|Steve Souders offers help in user agent decoding|
for UA Profiler
Since Steve is a google employee, formerly of Yahoo, I guess it's ok to link to this post?
|When I started UA Profiler, I assumed I would be able to find a library to accurately parse the HTTP User-Agent string into its components. I need this in order to categorize the test results. Was the test done with Safari or iPhone? Internet Explorer or Maxthon? NetNewsWire or OmniWeb? My search produced some candidates, but none of them had the level of accuracy I wanted, unable to properly classify edge case browsers, mobile devices, and new browsers (like Chrome and Android). |
So, I rolled my own.
I find that it’s very accurate - more accurate than anything else I could find. Another good site out there is SNIP, but even they misclassify some well known browsers such as iPhone, Shiretoko, and Lunascape. When I do my daily checks I find that every 200-400 new user agents requires me to tweak my code. And I’ve written some good admin tools to do this check - it only takes 5 minutes to complete. And the code tweaks, when necessary, take less than 15 minutes.
It’s great that this helps UA Profiler, but I’d really like to share this with the web community. The first step was adding a new Parse User-Agent page to UA profiler. You can paste any User-Agent string and see how my code classifies it. I also show the results from SNIP for comparison. The next steps, if there’s interest and I can find the time, would be to make this available as a web service and make the code available, too. What do people think?
* Do other people share this need for better User Agent parsing?
* Do you know of something good that’s out there that I missed?
* Do you see gaps or mistakes in UA Profiler’s parsing?
I found Steve Souders project very interesting and worth researching.
We don't normally allow links to blog posts (Steve's) or self-promotion on WebmasterWorld but I feel this is worth an exception.
For those that may not know this, our member GaryK maintains an excellent list of user agent data called the Browser Capabilities Project [browsers.garykeith.com] which contains a wealth of useful information.

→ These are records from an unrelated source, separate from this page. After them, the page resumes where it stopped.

==> src/rtl/tmr_pkg.sv <==
package tmr_pkg;

   typedef enum logic [1:0] {
      PS_DIV1  = 2'd0,
      PS_DIV4  = 2'd1,
      PS_DIV8  = 2'd2,
      PS_DIV16 = 2'd3
   } presc_e;

   localparam int unsigned REG_COUNT     = 0;
   localparam int unsigned REG_PRESC     = 1;
   localparam int unsigned REG_MODE      = 2;
   localparam int unsigned REG_EDGE      = 3;
   localparam int unsigned REG_FLAGS     = 4;
   localparam int unsigned REG_IEN       = 5;
   localparam int unsigned REG_CHAN_BASE = 8;

   // Low divider bits that must all be ones for a step to happen.
   function automatic logic [3:0] presc_mask(presc_e sel);
      case (sel)
         PS_DIV1:  return 4'b0000;
         PS_DIV4:  return 4'b0011;
         PS_DIV8:  return 4'b0111;
         default:  return 4'b1111;
      endcase
   endfunction

endpackage

==> src/rtl/tmr_prescale.sv <==
module tmr_prescale
   import tmr_pkg::*;
#(
   parameter int unsigned LOCK_CYC = 64
) (
   input  logic       clk,
   input  logic       rst,
   input  logic       wr,
   input  logic [1:0] wdata,
   output logic [1:0] presc_q,
   output logic       tick
);

   localparam int unsigned LW = (LOCK_CYC > 0) ? $clog2(LOCK_CYC + 1) : 1;

   logic       open_w;
   logic [3:0] div_q;

   // LOCK_CYC == 0 leaves the select writable at all times.
   if (LOCK_CYC == 0) begin : g_open
      assign open_w = 1'b1;
   end else begin : g_lock
      logic [LW-1:0] lock_q;
      always_ff @(posedge clk) begin
         if (rst)
            lock_q <= '0;
         else if (lock_q != LW'(LOCK_CYC))
            lock_q <= lock_q + 1'b1;
      end
      assign open_w = (lock_q != LW'(LOCK_CYC));
   end

   always_ff @(posedge clk) begin
      if (rst)
         presc_q <= 2'd0;
      else if (wr && open_w)
         presc_q <= wdata;
   end

   always_ff @(posedge clk) begin
      if (rst)
         div_q <= '0;
      else
         div_q <= div_q + 1'b1;
   end

   assign tick = &(div_q | ~presc_mask(presc_e'(presc_q)));

endmodule

==> src/rtl/tmr_capture_ch.sv <==
module tmr_capture_ch #(
   parameter int unsigned W        = 16,
   parameter int unsigned SYNC_STG = 2
) (
   input  logic         clk,
   input  logic         rst,
   input  logic         pin,
   input  logic         fall_sel,
   input  logic         enable,
   input  logic [W-1:0] cnt,
   output logic [W-1:0] latch_q,
   output logic         hit
);

   logic [SYNC_STG-1:0] sync_q;
   logic                prev_q;
   logic                lvl;
   logic                edge_w;

   always_ff @(posedge clk) begin
      if (rst)
         sync_q <= '0;
      else
         sync_q <= {sync_q[SYNC_STG-2:0], pin};
   end

   assign lvl = sync_q[SYNC_STG-1];

   always_ff @(posedge clk) begin
      if (rst)
         prev_q <= 1'b0;
      else
         prev_q <= lvl;
   end

   assign edge_w = fall_sel ? (prev_q & ~lvl) : (~prev_q & lvl);
   assign hit    = enable & edge_w;

   always_ff @(posedge clk) begin
      if (rst)
         latch_q <= '0;
      else if (hit)
         latch_q <= cnt;
   end

endmodule

==> src/rtl/tmr_compare_ch.sv <==
module tmr_compare_ch #(
   parameter int unsigned W = 16
) (
   input  logic         clk,
   input  logic         rst,
   input  logic         wr,
   input  logic [W-1:0] wdata,
   input  logic         tick,
   input  logic [W-1:0] cnt_nxt,
   input  logic         enable,
   output logic [W-1:0] cmp_q,
   output logic         hit
);

   always_ff @(posedge clk) begin
      if (rst)
         cmp_q <= '1;
      else if (wr)
         cmp_q <= wdata;
   end

   // Match is taken on the step that brings the count onto the value.
   assign hit = enable & tick & (cnt_nxt == cmp_q);

endmodule

==> src/rtl/tmr_capcmp.sv <==
module tmr_capcmp
   import tmr_pkg::*;
#(
   parameter int unsigned CNT_W    = 16,
   parameter int unsigned N_CAP    = 3,
   parameter int unsigned N_CMP    = 4,
   parameter int unsigned LOCK_CYC = 64,
   parameter int unsigned SYNC_STG = 2,
   parameter int unsigned ADDR_W   = 5,
   parameter int unsigned DATA_W   = 16
) (
   input  logic                     clk,
   input  logic                     rst,
   input  logic [N_CAP:0]           cap_pin,
   input  logic                     bus_wr,
   input  logic [ADDR_W-1:0]        bus_addr,
   input  logic [DATA_W-1:0]        bus_wdata,
   output logic [DATA_W-1:0]        bus_rdata,
   output logic [N_CAP+N_CMP+1:0]   irq
);

   localparam int unsigned N_CH  = N_CAP + N_CMP + 1;
   localparam int unsigned SW    = N_CAP + N_CMP;
   localparam int unsigned OVF   = N_CH;
   localparam int unsigned FLG_W = N_CH + 1;
   localparam int unsigned N_PIN = N_CAP + 1;

   // Elaboration checks on the parameter set
   if (DATA_W < CNT_W) begin : g_bad_data_w
      $error("tmr_capcmp: DATA_W must hold the counter");
   end
   if (DATA_W < FLG_W) begin : g_bad_flag_w
      $error("tmr_capcmp: DATA_W must hold every flag");
   end
   if (REG_CHAN_BASE + N_CH > (1 << ADDR_W)) begin : g_bad_addr_w
      $error("tmr_capcmp: ADDR_W too small for channel registers");
   end
   if (SYNC_STG < 2) begin : g_bad_sync
      $error("tmr_capcmp: SYNC_STG must be at least 2");
   end
   if (CNT_W < 2) begin : g_bad_cnt
      $error("tmr_capcmp: CNT_W must be at least 2");
   end

   logic              tick;
   logic [1:0]        presc_q;
   logic [CNT_W-1:0]  cnt_q;
   logic [CNT_W-1:0]  cnt_nxt;
   logic              wrap;
   logic              mode_q;
   logic [N_PIN-1:0]  edge_q;
   logic [FLG_W-1:0]  ien_q;
   logic [FLG_W-1:0]  flags_q;
   logic [FLG_W-1:0]  clr_v;
   logic [N_CH-1:0]   wr_chan;
   logic [N_CAP-1:0]  cap_hit;
   logic [N_CMP-1:0]  cmp_hit;
   logic              sw_cap_hit;
   logic              sw_cmp_hit;
   logic [CNT_W-1:0]  sw_cap_val;
   logic [CNT_W-1:0]  sw_cmp_val;
   logic [CNT_W-1:0]  cap_val [N_CAP];
   logic [CNT_W-1:0]  cmp_val [N_CMP];
   logic [N_CMP*CNT_W-1:0] cmp_flat;

   logic wr_presc, wr_mode, wr_edge, wr_flags, wr_ien;

   assign wr_presc = bus_wr && (bus_addr == ADDR_W'(REG_PRESC));
   assign wr_mode  = bus_wr && (bus_addr == ADDR_W'(REG_MODE));
   assign wr_edge  = bus_wr && (bus_addr == ADDR_W'(REG_EDGE));
   assign wr_flags = bus_wr && (bus_addr == ADDR_W'(REG_FLAGS));
   assign wr_ien   = bus_wr && (bus_addr == ADDR_W'(REG_IEN));

   always_comb begin
      for (int k = 0; k < N_CH; k++)
         wr_chan[k] = bus_wr && (bus_addr == ADDR_W'(REG_CHAN_BASE + k));
   end

   // Time base
   tmr_prescale #(.LOCK_CYC(LOCK_CYC)) u_presc (
      .clk     (clk),
      .rst     (rst),
      .wr      (wr_presc),
      .wdata   (bus_wdata[1:0]),
      .presc_q (presc_q),
      .tick    (tick)
   );

   assign cnt_nxt = cnt_q + 1'b1;
   assign wrap    = tick && (&cnt_q);

   always_ff @(posedge clk) begin
      if (rst)
         cnt_q <= '0;
      else if (tick)
         cnt_q <= cnt_nxt;
   end

   // Configuration registers
   always_ff @(posedge clk) begin
      if (rst) begin
         mode_q <= 1'b0;
         edge_q <= '0;
         ien_q  <= '0;
      end else begin
         if (wr_mode) mode_q <= bus_wdata[0];
         if (wr_edge) edge_q <= bus_wdata[N_PIN-1:0];
         if (wr_ien)  ien_q  <= bus_wdata[FLG_W-1:0];
      end
   end

   // Dedicated capture channels
   for (genvar i = 0; i < N_CAP; i++) begin : g_cap
      tmr_capture_ch #(.W(CNT_W), .SYNC_STG(SYNC_STG)) u_cap (
         .clk      (clk),
         .rst      (rst),
         .pin      (cap_pin[i]),
         .fall_sel (edge_q[i]),
         .enable   (1'b1),
         .cnt      (cnt_q),
         .latch_q  (cap_val[i]),
         .hit      (cap_hit[i])
      );
   end

   // Dedicated compare channels
   for (genvar j = 0; j < N_CMP; j++) begin : g_cmp
      tmr_compare_ch #(.W(CNT_W)) u_cmp (
         .clk     (clk),
         .rst     (rst),
         .wr      (wr_chan[N_CAP+j]),
         .wdata   (bus_wdata[CNT_W-1:0]),
         .tick    (tick),
         .cnt_nxt (cnt_nxt),
         .enable  (1'b1),
         .cmp_q   (cmp_val[j]),
         .hit     (cmp_hit[j])
      );
      assign cmp_flat[j*CNT_W +: CNT_W] = cmp_val[j];
   end

   // Switchable channel: both halves exist, mode picks the live one
   tmr_capture_ch #(.W(CNT_W), .SYNC_STG(SYNC_STG)) u_sw_cap (
      .clk      (clk),
      .rst      (rst),
      .pin      (cap_pin[N_CAP]),
      .fall_sel (edge_q[N_CAP]),
      .enable   (~mode_q),
      .cnt      (cnt_q),
      .latch_q  (sw_cap_val),
      .hit      (sw_cap_hit)
   );

   tmr_compare_ch #(.W(CNT_W)) u_sw_cmp (
      .clk     (clk),
      .rst     (rst),
      .wr      (wr_chan[SW] & mode_q),
      .wdata   (bus_wdata[CNT_W-1:0]),
      .tick    (tick),
      .cnt_nxt (cnt_nxt),
      .enable  (mode_q),
      .cmp_q   (sw_cmp_val),
      .hit     (sw_cmp_hit)
   );

   // Flags: set has priority over write-one-to-clear
   assign clr_v = wr_flags ? bus_wdata[FLG_W-1:0] : '0;

   always_ff @(posedge clk) begin
      if (rst)
         flags_q <= '0;
      else
         flags_q <= (flags_q & ~clr_v) | {wrap, sw_cap_hit | sw_cmp_hit, cmp_hit, cap_hit};
   end

   assign irq = flags_q & ien_q;

   // Read mux
   always_comb begin
      bus_rdata = '0;
      case (bus_addr)
         ADDR_W'(REG_COUNT): bus_rdata = DATA_W'(cnt_q);
         ADDR_W'(REG_PRESC): bus_rdata = DATA_W'(presc_q);
         ADDR_W'(REG_MODE):  bus_rdata = DATA_W'(mode_q);
         ADDR_W'(REG_EDGE):  bus_rdata = DATA_W'(edge_q);
         ADDR_W'(REG_FLAGS): bus_rdata = DATA_W'(flags_q);
         ADDR_W'(REG_IEN):   bus_rdata = DATA_W'(ien_q);
         default: begin
            for (int k = 0; k < N_CAP; k++)
               if (bus_addr == ADDR_W'(REG_CHAN_BASE + k))
                  bus_rdata = DATA_W'(cap_val[k]);
            for (int k = 0; k < N_CMP; k++)
               if (bus_addr == ADDR_W'(REG_CHAN_BASE + N_CAP + k))
                  bus_rdata = DATA_W'(cmp_val[k]);
            if (bus_addr == ADDR_W'(REG_CHAN_BASE + SW))
               bus_rdata = DATA_W'(mode_q ? sw_cmp_val : sw_cap_val);
         end
      endcase
   end

endmodule

==> config.mk <==
export PLATFORM = sky130hd
export DESIGN_NAME = tmr_capcmp
export DESIGN_NICKNAME = d
export VERILOG_FILES = /design/src/rtl/tmr_pkg.sv /design/src/rtl/tmr_prescale.sv /design/src/rtl/tmr_capture_ch.sv /design/src/rtl/tmr_compare_ch.sv /design/src/rtl/tmr_capcmp.sv
export SDC_FILE = /design/constraint.sdc
export NUM_CORES = 1
export LEC_CHECK = 0
export ABC_AREA = 1
export BUFFER_PORTS_ARGS = -buffer_cell sky130_fd_sc_hd__buf_2
export CAP_MARGIN = 0
export CORE_ASPECT_RATIO = 0.9
export CORE_UTILIZATION = 35
export CTS_CLUSTER_DIAMETER = 40
export DETAILED_ROUTE_END_ITERATION = 10
export GPL_ROUTABILITY_DRIVEN = 0
export PLACE_DENSITY = 0.54
export SYNTH_ARGS = -nofsm -noshare
export SYNTH_HDL_FRONTEND = slang
export SYNTH_HIERARCHICAL = 1
export SYNTH_SLANG_ARGS = --single-unit
==> constraint.sdc <==
create_clock -name clk -period 5.1 [get_ports clk]
set_input_delay 0.765 -clock clk [delete_from_list [all_inputs] [get_ports clk]]
set_output_delay 0.765 -clock clk [all_outputs]
set_load 0.005 [all_outputs]
Yosys cells after proc, flatten, opt, wreduce, memory -nomap -nowiden
Index checks and enable logic that the tools add are counted.

word-level totals
  bits in registers = 208
  latch bits = 0
  bits in writable memories = 0
  ROM bits = 0
  output and inout port bits = 25
  memories kept = 0

cells by class
  $add $sub $neg = 3
  $mul = 0
  div/mod/pow operators = 0
  magnitude comparators = 0
  eq/ne operators = 21
  shift-type cells = 0
  mux-type cells = 16
  bitwise operators = 32
  reductions and logical operators = 16

operator list
  operator                                                          number
  16-bit 2-to-1 mux                                                 9
  16-bit case mux with 6 select lines                               1
  16-bit == test                                                    5
  5-bit by 4-bit == test with 1-bit output (second input constant)  8
  9-bit AND                                                         2
  16-bit by 1-bit adder with 16-bit output (second input constant)  1
  1-bit AND                                                         16
  16-bit AND reduction                                              1
  1-bit logical AND                                                 12
  4-bit case mux with 3 select lines                                1
  5-bit by 2-bit == test with 1-bit output (second input constant)  2
  5-bit by 3-bit == test with 1-bit output (second input constant)  2
  9-bit 2-to-1 mux                                                  1
  1-bit inverter                                                    9
  9-bit inverter                                                    1
  9-bit bitwise OR                                                  1
  7-bit by 1-bit adder with 7-bit output (second input constant)    1
  7-bit inequality test (second input constant)                     1
  5-bit by 1-bit == test with 1-bit output (second input constant)  1
  5-bit logical NOT                                                 1
  4-bit by 1-bit adder with 4-bit output (second input constant)    1
  1-bit 2-to-1 mux                                                  4
  4-bit inverter                                                    1
  4-bit bitwise OR                                                  1
  5 further kinds                                                   5

Depth between registers and ports, before layout
  depth in word-level cells = 10
  depth in mapped cells = 14

Modules after synthesis
Netlist, hierarchy kept.

by module, submodules not included
  module          times used  cells an instance  area each (um^2)  sequential area each (um^2)
  tmr_compare_ch  5           133                832.0             320.3
  tmr_capture_ch  4           120                930.9             380.4
  tmr_capcmp      1           632                3559.7            780.7
  tmr_prescale    1           78                 594.3             260.2

Least setup slack after synthesis
Ideal clock, no wire load.

  path type = input to output
  start = input port bus_addr[4]
  end = output port bus_rdata[10]
  arrival = 1.692 ns
  data required time = 4.335 ns
  slack = 2.643 ns
  stages on the path = 9
  path buffers = 2
  cells stage by stage = buf_6 -> clkinv_1 -> buf_2 -> nand4_1 -> nand2_1 -> nor2_1 -> nand4_1 -> nor2_1 -> nand3_1

on the way
  cells in the longest elaborated chain, start to end = 10
  elaborated cells between the ends (all ways) = 23

ends and longest elaborated chain
  item                                      RTL line           source
  start: declaration                        tmr_capcmp.sv:16   input logic [ADDR_W-1:0] bus_addr,
  5-bit by 4-bit == test with 1-bit output  tmr_capcmp.sv:190  if (bus_addr == ADDR_W'(REG_CHAN_BASE + k))
  16-bit 2-to-1 mux (3 in series)           tmr_capcmp.sv:190
  16-bit 2-to-1 mux (4 in series)           tmr_capcmp.sv:193  if (bus_addr == ADDR_W'(REG_CHAN_BASE + N_CAP + k))
  16-bit 2-to-1 mux                         tmr_capcmp.sv:195  if (bus_addr == ADDR_W'(REG_CHAN_BASE + SW))
  16-bit case mux with 6 select lines *     tmr_capcmp.sv:181  case (bus_addr)
  end: declaration                          tmr_capcmp.sv:18   output logic [DATA_W-1:0] bus_rdata,

Mark *: on every way between the ends. The rest lies on a longest branch, timed or not.

Worst setup path in the final report
  start = register mode_q
  end = output port bus_rdata[5]

on the way
  cells in the longest elaborated chain, start to end = 3

ends and longest elaborated chain
  item                                 RTL line           source
  start: declaration                   tmr_capcmp.sv:50   logic mode_q;
  start signal: assignment             tmr_capcmp.sv:106  if (wr_mode) mode_q <= bus_wdata[0];
  16-bit 2-to-1 mux                    tmr_capcmp.sv:196  bus_rdata = DATA_W'(mode_q ? sw_cmp_val : sw_cap_val);
  16-bit 2-to-1 mux                    tmr_capcmp.sv:195
  16-bit case mux with 6 select lines  tmr_capcmp.sv:181

Every way passes these cells.

==> impl_metrics.ini <==
[run_status]
status = complete, no violations

[timing]
worst_slack_ns = 1.20
final_max_slew_viol_count = 0
setup_viol = 0
hold_viol_final = 0
slew_headroom = 0.225
final.setup_skew_ns = 0.0161
worst_pin_slew_ns = 1.16
rsz0062_at_grt = no
fin_setup_tns_ns = 0
whs_ns = 0.397
clock.fmax_ghz = 0.256
fin_crit_ns = 3.90
period_share = 0.765

[power]
intPower_uw = 3390
swShare = 0.269
pwr-share-clk = 0.545
combPwrFrac = 0.085
power_frac_seq = 0.370
p_per_area_mw_per_mm2 = 337
ir_drop_v = 0.000183
power_leakage_uw = 0.00653
power.switching_uw = 1250

[final_layout]
drive_above_1_share = 0.127
fin_nets = 1922
syn2layout_area_growth_pct = 14.2
nFillCells = 3701

[grt]
use_met2 = 0.387
grt_use_met3 = 0.0422
grt_pass1_wl_um = 66200
grtUsageMet1 = 0.355
grt-ovfl-total = 0
grt_pass1_vias = 10900
antenna_found_initial = 1
grt_max_degree = 59
grt_util_all_layers = 0.252
grt.busiest_layer = met2

[logic_synthesis]
synth_flop_cell = dfxtp_1
synth-edff-count = 0
yosysTopAreaCell = dfxtp_1
synthArstFlopShare = 0
synth_top_cell_area_share = 0.346
synth_common_cells = nand2_1 (420), inv_1 (327), nor2_1 (210)
synthCells = 1855
ys_seq_elements = 208
syn-mean-instance-area_um2 = 6.49
yosysWarnings = 6
synth_most_common_cell = nand2_1
synth.distinct_cells = 37
ys_seq_area_frac = 0.346
synth_area_mm2 = 0.0120
synth.area.top_cells = dfxtp_1 (35%), nand2_1 (13%), inv_1 (10%)

[routing]
vias_per_cell = 5.05
vias = 12000
routed_wl_um = 43900
routedWlPerCell_um = 18.5
drc_errors = 0
drt_iter0_markers = 1088
drtPass1Iterations = 6
drtAntennaViolNets = 0

[setup_path]
critPathRequiredTime_ns = 4.34
r2r_start = cnt_q[3]
worstPathArrival_ns = 3.14
reg2regPathDepth = 13
critPathCaptureType = output port
rr_endpoint = flags_q[3]
cp-endpoint = bus_rdata[5]
critPathLaunch = mode_q
r2r_slack_ns = 2.05
worstSetupStartpointType = flip-flop
path_class = reg -> out
cp_max_fo = 26

[floorplan]
die_width_um = 197
fp-row-count = 64
coreArea_mm2 = 0.0340
start_util = 0.355
ios = 53
die_area_mm2 = 0.0351
die_h_um = 178

[clocking]
path_clk_slew_ns = 0.06
cts_tree = yes
cts-root-buf = clkbuf_16
cts-resized-gates = 0
cts.sinks = 208
htreeDepth = 2
cts_setup_buffers = 0
cts_buffers = 35
clock_latency_ns = 0.52
clk_path_buf_depth = 3
hold_buffers = 0

[place]
dp_hpwl_um = 32000
io_buffer_count = 52
place_ws_ns = 1.61

[job]
maxCapViolCount = 0

[hold_path]
hold_path_class = reg -> reg
holdCritStartpoint = g_cap[1].u_cap/sync_q[0]
==> placed cells by master (no fill, tap or decap), types with 5 or more instances in the layout <==
cell	n
buf_4	19
o211ai_1	8
o21ai_0	95
nor3_1	8
xor2_1	20
inv_2	7
nor2_2	13
nand3_2	64
a21oi_1	158
inv_1	326
conb_1	7
clkbuf_16	37
nor2_1	208
clkinvlp_4	6
nand4_1	41
nand2_1	420
dfxtp_1	208
o22ai_1	16
bufinv_16	5
nand3_1	120
or2_2	9
buf_2	51
nand2_2	6
o21ai_1	7
xnor2_1	12
inv_6	5
==> through the flow <==
step	area [um2]	power, uW	utilization	cells
final	13800	4640	0.405	2378
after global routing	13700	4790	0.405	2377
after CTS	13700	4660	0.405	2377
after detailed placement	12500	2130	0.368	2315
after global placement	12500	2130	0.368	2315
after floorplan	12100	2000	-	1861
==> critical path, stage by stage, from the launching register on <==
cell and delay, ns:
dfxtp_1 0.31, buf_4 0.27, clkinv_1 0.84, buf_4 0.54, nand2_1 0.14, nand2_1 0.07, nand2_1 0.07, nand3_1 0.17
buf_2 0.18
==> layer usage <==
layer  share of wire  wire [um]  vias up
met5               0          0        -
met4           0.026       1160        0
met3           0.088       3880       74
met2            0.43      18900      508
met1            0.45      20000     5544
li1                -          -     5893
==> cell families (layout without fill, tap and decap cells) <==
group | after synthesis | in the layout | synth area share
AO/OA/AOI/OAI | 294 | 294 | 0.127
XOR/XNOR | 32 | 32 | 0.0233
adder cells (fa/ha/maj) | 4 | 4 | 0.00416
buffers and inverters | 413 | 467 | 0.150
flip-flops | 208 | 208 | 0.346
other | 1 | 8 | 0.000312
AND/OR/NAND/NOR | 903 | 903 | 0.350
==> power groups by stage <==
stage	Sequential, uW	Combinational (uW)	Clock, uW
2_1_floorplan	1730	266	0
6_report	1710	394	2530
4_1_cts	1710	386	2560
5_1_grt	1720	436	2630
3_3_place_gp	1750	379	0
3_5_place_dp	1750	384	0
==> flip-flops by register name (all words and copies together) (netlist names), 6 cells and up <==
signal	cells
g_cmp.u_cmp/cmp_q	64
g_cap.u_cap/latch_q	48
cnt_q	16
u_sw_cap/latch_q	16
u_sw_cmp/cmp_q	16
flags_q	9
ien_q	9
u_presc/g_lock.lock_q	7
g_cap.u_cap/sync_q	6
==> layout make-up <==
class | count | area (um2) | share of cell area
Antenna cell | 1 | 2.50 | 0.000182
Clock buffer | 38 | 940 | 0.0683
Clock inverter | 24 | 300 | 0.0218
Inverter | 335 | 1260 | 0.0914
Multi-Input combinational cell | 1240 | 6110 | 0.444
Sequential cell | 208 | 4160 | 0.303
Tap cell | 462 | 578 | 0.0420
Timing Repair Buffer | 70 | 398 | 0.0289
==> worst min-delay path by stage <==
stage	end	slack [ns]	depth (start not counted)
after CTS	g_cap[1].u_cap/sync_q[1]	0.40	2
after global placement	u_sw_cap/sync_q[1]	0.40	2
after floorplan	g_cap[0].u_cap/sync_q[1]	0.39	2
after detailed placement	u_sw_cap/sync_q[1]	0.40	2
after global routing	g_cap[1].u_cap/sync_q[1]	0.43	2
final	g_cap[1].u_cap/sync_q[1]	0.40	2
No activity file was read; power rests on OpenSTA's default activity.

I would like to know what level of accuracy he is looking for? What details does he need exactly for his project? And what software he considered to parse the user-agents? Are still in active development? How long will he support this project of his? He says the software is open source, but has not posted it, as of writing this post. How can it be open source and not be posted anyplace? I have plenty more questions but I don't want to Bill to show me the end of his boot.
I know form personal experience keeping track of the different browsers, and their abilities or lack there of is hard considering the lack of accurate documentation on them. Even harder is trying to come up with some standards how to name them, consistently over time and versions. Also working with others who do the same thing, takes time and a decent level of communication.

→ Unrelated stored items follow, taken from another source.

[src/rtl/ushift_pkg.sv]
package ushift_pkg;

    typedef enum logic [1:0] {
        MODE_HOLD = 2'b00,
        MODE_UP   = 2'b01,
        MODE_DOWN = 2'b10,
        MODE_CAPT = 2'b11
    } mode_t;

endpackage

[src/rtl/ushift_decode.sv]
module ushift_decode
    import ushift_pkg::*;
(
    input  logic [1:0] fsel,
    input  logic       oc_a_n,
    input  logic       oc_b_n,
    output mode_t      mode,
    output logic       drive_en
);

    always_comb begin
        mode     = mode_t'(fsel);
        drive_en = !oc_a_n && !oc_b_n && (mode != MODE_CAPT);
    end

endmodule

All I am going to say is that lets check in a year or so, and see if he is still doing this project and how much it is grown or used outside his own personal use.
I thought Brett's comment was interesting at the bottom of that post. Wow, mostly wrong reporting :(
Parsing the User-Agent alone does not tell you WHAT the agent is. Many robots pretend to be one of the basic MS UAs, quite a few use FF or Opera UAs. You need secondary header information to make a decision, and even then it can be misleading. I wonder if the guy intends taken that into account?
Problem with User-Agents alone to identify browsers is that it is abused a great deal, as was previously pointed out. Using User-Agents alone still leaves a lot to be desired if your truly looking for the true browser name/version information, not just the reported browser information from the User-Agent.
Quite right, Owen. The user agent alone is only good for a starting point. It tells you this is the browser being reported. That's why I like bots that let me do a full round-trip DNS lookup on them to see if they're really from where they claim to be. But for most use, as in not bots, it's a great tool to help webmasters decide what sort of code to display. Then if the UA seems abusive you can go the extra mile and do the DNS lookup to see if it's for real.
Hopefully he'll fix up the issues. Steve has done some great work with Yslow and his book was very helpful too if any of you have read it.